Lo sguardo sui costanti cambiamenti sociali che la crisi economica, dal suo esplodere, ha progressivamente portato, impone di porre l’attenzione sull’evidente diversa reazione dei vari cittadini del mondo.
Le notizie quotidiane sul movimento spagnolo degli indignados, su Occupy Wall Street e le manifestazioni in Grecia, lasciano aperto un interrogativo sull’atteggiamento italiano in un momento particolarmente delicato della storia.
Le immagini delle proteste studentesche sono già lontane e le lotte dei lavoratori appaiono questioni private di gruppi più o meno numerosi. Strano fenomeno di “isolazionismo” sociale, se non fosse per la tristemente nota mancanza di senso civico. Ma, in un contesto generalizzato di deprivazione e diffuso malcontento, la domanda rimane: perché le piazze non si riempiono? Basta la perdita del senso di res publica a spiegare tutto?
Lungi dal poter e voler affrontare in tale sede un’analisi della storia sociale dell’Italia - la cui genesi, forse, in parte potrebbe anche fare luce sulla questione - ci limitiamo all’osservazione dell’oggi. In questo senso, l’occhio di Sandro Mele appare come lente d’ingrandimento che rivela un nuovo fronte di riflessione intorno ai contemporanei fenomeni di opposizione nel nostro Paese.

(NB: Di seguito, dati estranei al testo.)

===== src/rtl/fxc_parser.sv =====
// frame parse state, checksum tracking and result register
module fxc_parser (
    input  logic              clk,
    input  logic              rst_n,
    input  logic              item_valid,
    input  fxc_pkg::in_item_t item,
    input  logic [7:0]        start_value,
    output logic              item_take,
    output logic              out_valid,
    input  logic              out_ready,
    output fxc_pkg::out_item_t out_data
);
    import fxc_pkg::*;

    phase_t      phase_reg, phase_next;
    logic [7:0]  count_reg, count_next;
    logic [7:0]  xor_reg, xor_next;
    logic [31:0] seq_reg, seq_next;
    logic [7:0]  type_reg, type_next;
    logic [7:0]  len_reg, len_next;
    logic        out_valid_reg, out_valid_next;
    out_item_t   out_data_reg, out_data_next;

    logic        emit;
    out_item_t   result;
    logic        out_free;
    logic [7:0]  count_inc;

    assign count_inc = count_reg + 8'd1;

    always_comb
    begin
        phase_next = phase_reg;
        count_next = count_reg;
        xor_next   = xor_reg;
        seq_next   = seq_reg;
        type_next  = type_reg;
        len_next   = len_reg;
        emit       = 1'b0;
        result     = '0;
        if (item.frame_first)
        begin
            seq_next   = '0;
            type_next  = '0;
            len_next   = '0;
            count_next = '0;
            if (item.rx_byte != start_value)
            begin
                xor_next           = '0;
                phase_next         = PH_REJECT;
                emit               = 1'b1;
                result.result_kind = KIND_BAD_START;
                result.end_of_frame = 1'b1;
            end
            else
            begin
                xor_next   = item.rx_byte;
                phase_next = PH_SEQ;
            end
        end
        else
        begin
            unique case (phase_reg)
                PH_SEQ:
                begin
                    xor_next   = xor_reg ^ item.rx_byte;
                    seq_next   = {seq_reg[23:0], item.rx_byte};
                    count_next = count_inc;
                    if (count_inc >= 8'(SEQ_BYTES))
                    begin
                        count_next = '0;
                        phase_next = PH_TYPE;
                    end
                end
                PH_TYPE:
                begin
                    xor_next   = xor_reg ^ item.rx_byte;
                    type_next  = item.rx_byte;
                    phase_next = PH_LEN;
                end
                PH_LEN:
                begin
                    xor_next   = xor_reg ^ item.rx_byte;
                    len_next   = item.rx_byte;
                    count_next = '0;
                    phase_next = (item.rx_byte == 8'd0) ? PH_CSUM : PH_PAY;
                end
                PH_PAY:
                begin
                    xor_next   = xor_reg ^ item.rx_byte;
                    count_next = count_inc;
                    if (count_inc == len_reg)
                    begin
                        phase_next = PH_CSUM;
                    end
                    emit                   = 1'b1;
                    result.result_kind     = KIND_PAYLOAD;
                    result.payload_byte    = item.rx_byte;
                    result.sequence_number = seq_reg;
                    result.message_type    = type_reg;
                    result.frame_length    = len_reg;
                end
                PH_CSUM:
                begin
                    phase_next = PH_IDLE;
                    count_next = '0;
                    emit       = 1'b1;
                    result.result_kind = (item.rx_byte == xor_reg) ? KIND_GOOD
                                                                   : KIND_BAD_CSUM;
                    result.sequence_number = seq_reg;
                    result.message_type    = type_reg;
                    result.frame_length    = len_reg;
                    result.end_of_frame    = 1'b1;
                end
                default:
                begin
                    // idle or rejecting: stray bytes are dropped
                    phase_next = phase_reg;
                end
            endcase
        end
    end

    assign out_free  = !out_valid_reg || out_ready;
    // a byte with no result never waits on the output side
    assign item_take = item_valid && (!emit || out_free);

    always_comb
    begin
        out_valid_next = out_valid_reg;
        out_data_next  = out_data_reg;
        if (out_valid_reg && out_ready)
        begin
            out_valid_next = 1'b0;
        end
        if (item_take && emit)
        begin
            out_valid_next = 1'b1;
            out_data_next  = result;
        end
    end

    always_ff @(posedge clk or negedge rst_n)
    begin
        if (!rst_n)
        begin
            phase_reg     <= PH_IDLE;
            count_reg     <= '0;
            xor_reg       <= '0;
            seq_reg       <= '0;
            type_reg      <= '0;
            len_reg       <= '0;
            out_valid_reg <= 1'b0;
        end
        else
        begin
            out_valid_reg <= out_valid_next;
            if (item_take)
            begin
                phase_reg <= phase_next;
                count_reg <= count_next;
                xor_reg   <= xor_next;
                seq_reg   <= seq_next;
                type_reg  <= type_next;
                len_reg   <= len_next;
            end
        end
    end

    always_ff @(posedge clk)
    begin
        out_data_reg <= out_data_next;
    end

    assign out_valid = out_valid_reg;
    assign out_data  = out_data_reg;

endmodule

Nel suo percorso di ricerca, con un forte approccio politico, l’artista concentra la sua attenzione sulle lotte di rivendicazione dei diritti, dagli studenti ai lavoratori, dalle fabbriche autogestite in Argentina alle lotte italiane, senza trascurare di guardare al popolo di invisibili (Working poors, 2011), i lavoratori trasparenti e muti, nuovi indigenti perlopiù nascosti dietro la propria vergogna. Il duplice approccio dell’artista - rispondente ad una chiara capacità di lettura e traduzione dell’oggi - converge nell’opera Dolce risveglio in cui sono sintetizzati i due aspetti: lotta e rassegnazione.
La lettura incrociata del lavoro dell’artista e della società italiana lascia emergere un diffuso senso di resistenza connotata dai toni della sopportazione. E questa resistenza/sopportazione viene raccolta e traslata da Mele che ne vede un’evoluzione in esasperazione, sino ad arrivare alla prefigurazione di un “uomo qualunque”, dallo sguardo dolcemente triste, costretto - suo malgrado - a vestire i panni prima indossati dal duro incappucciato di Fratelli d’Italia (2011), che fa salire alla mente la rabbia incontrollata dei black bloc. Un’immagine ruvida ed asciutta, nella sua formalizzazione estetica, che trasforma velocemente la resistenza in rivoluzione, sottendendo un coinvolgimento popolare e, dunque, assai più largo di quanto mai sia stato scritto pur nelle pagine più nere della nostra storia.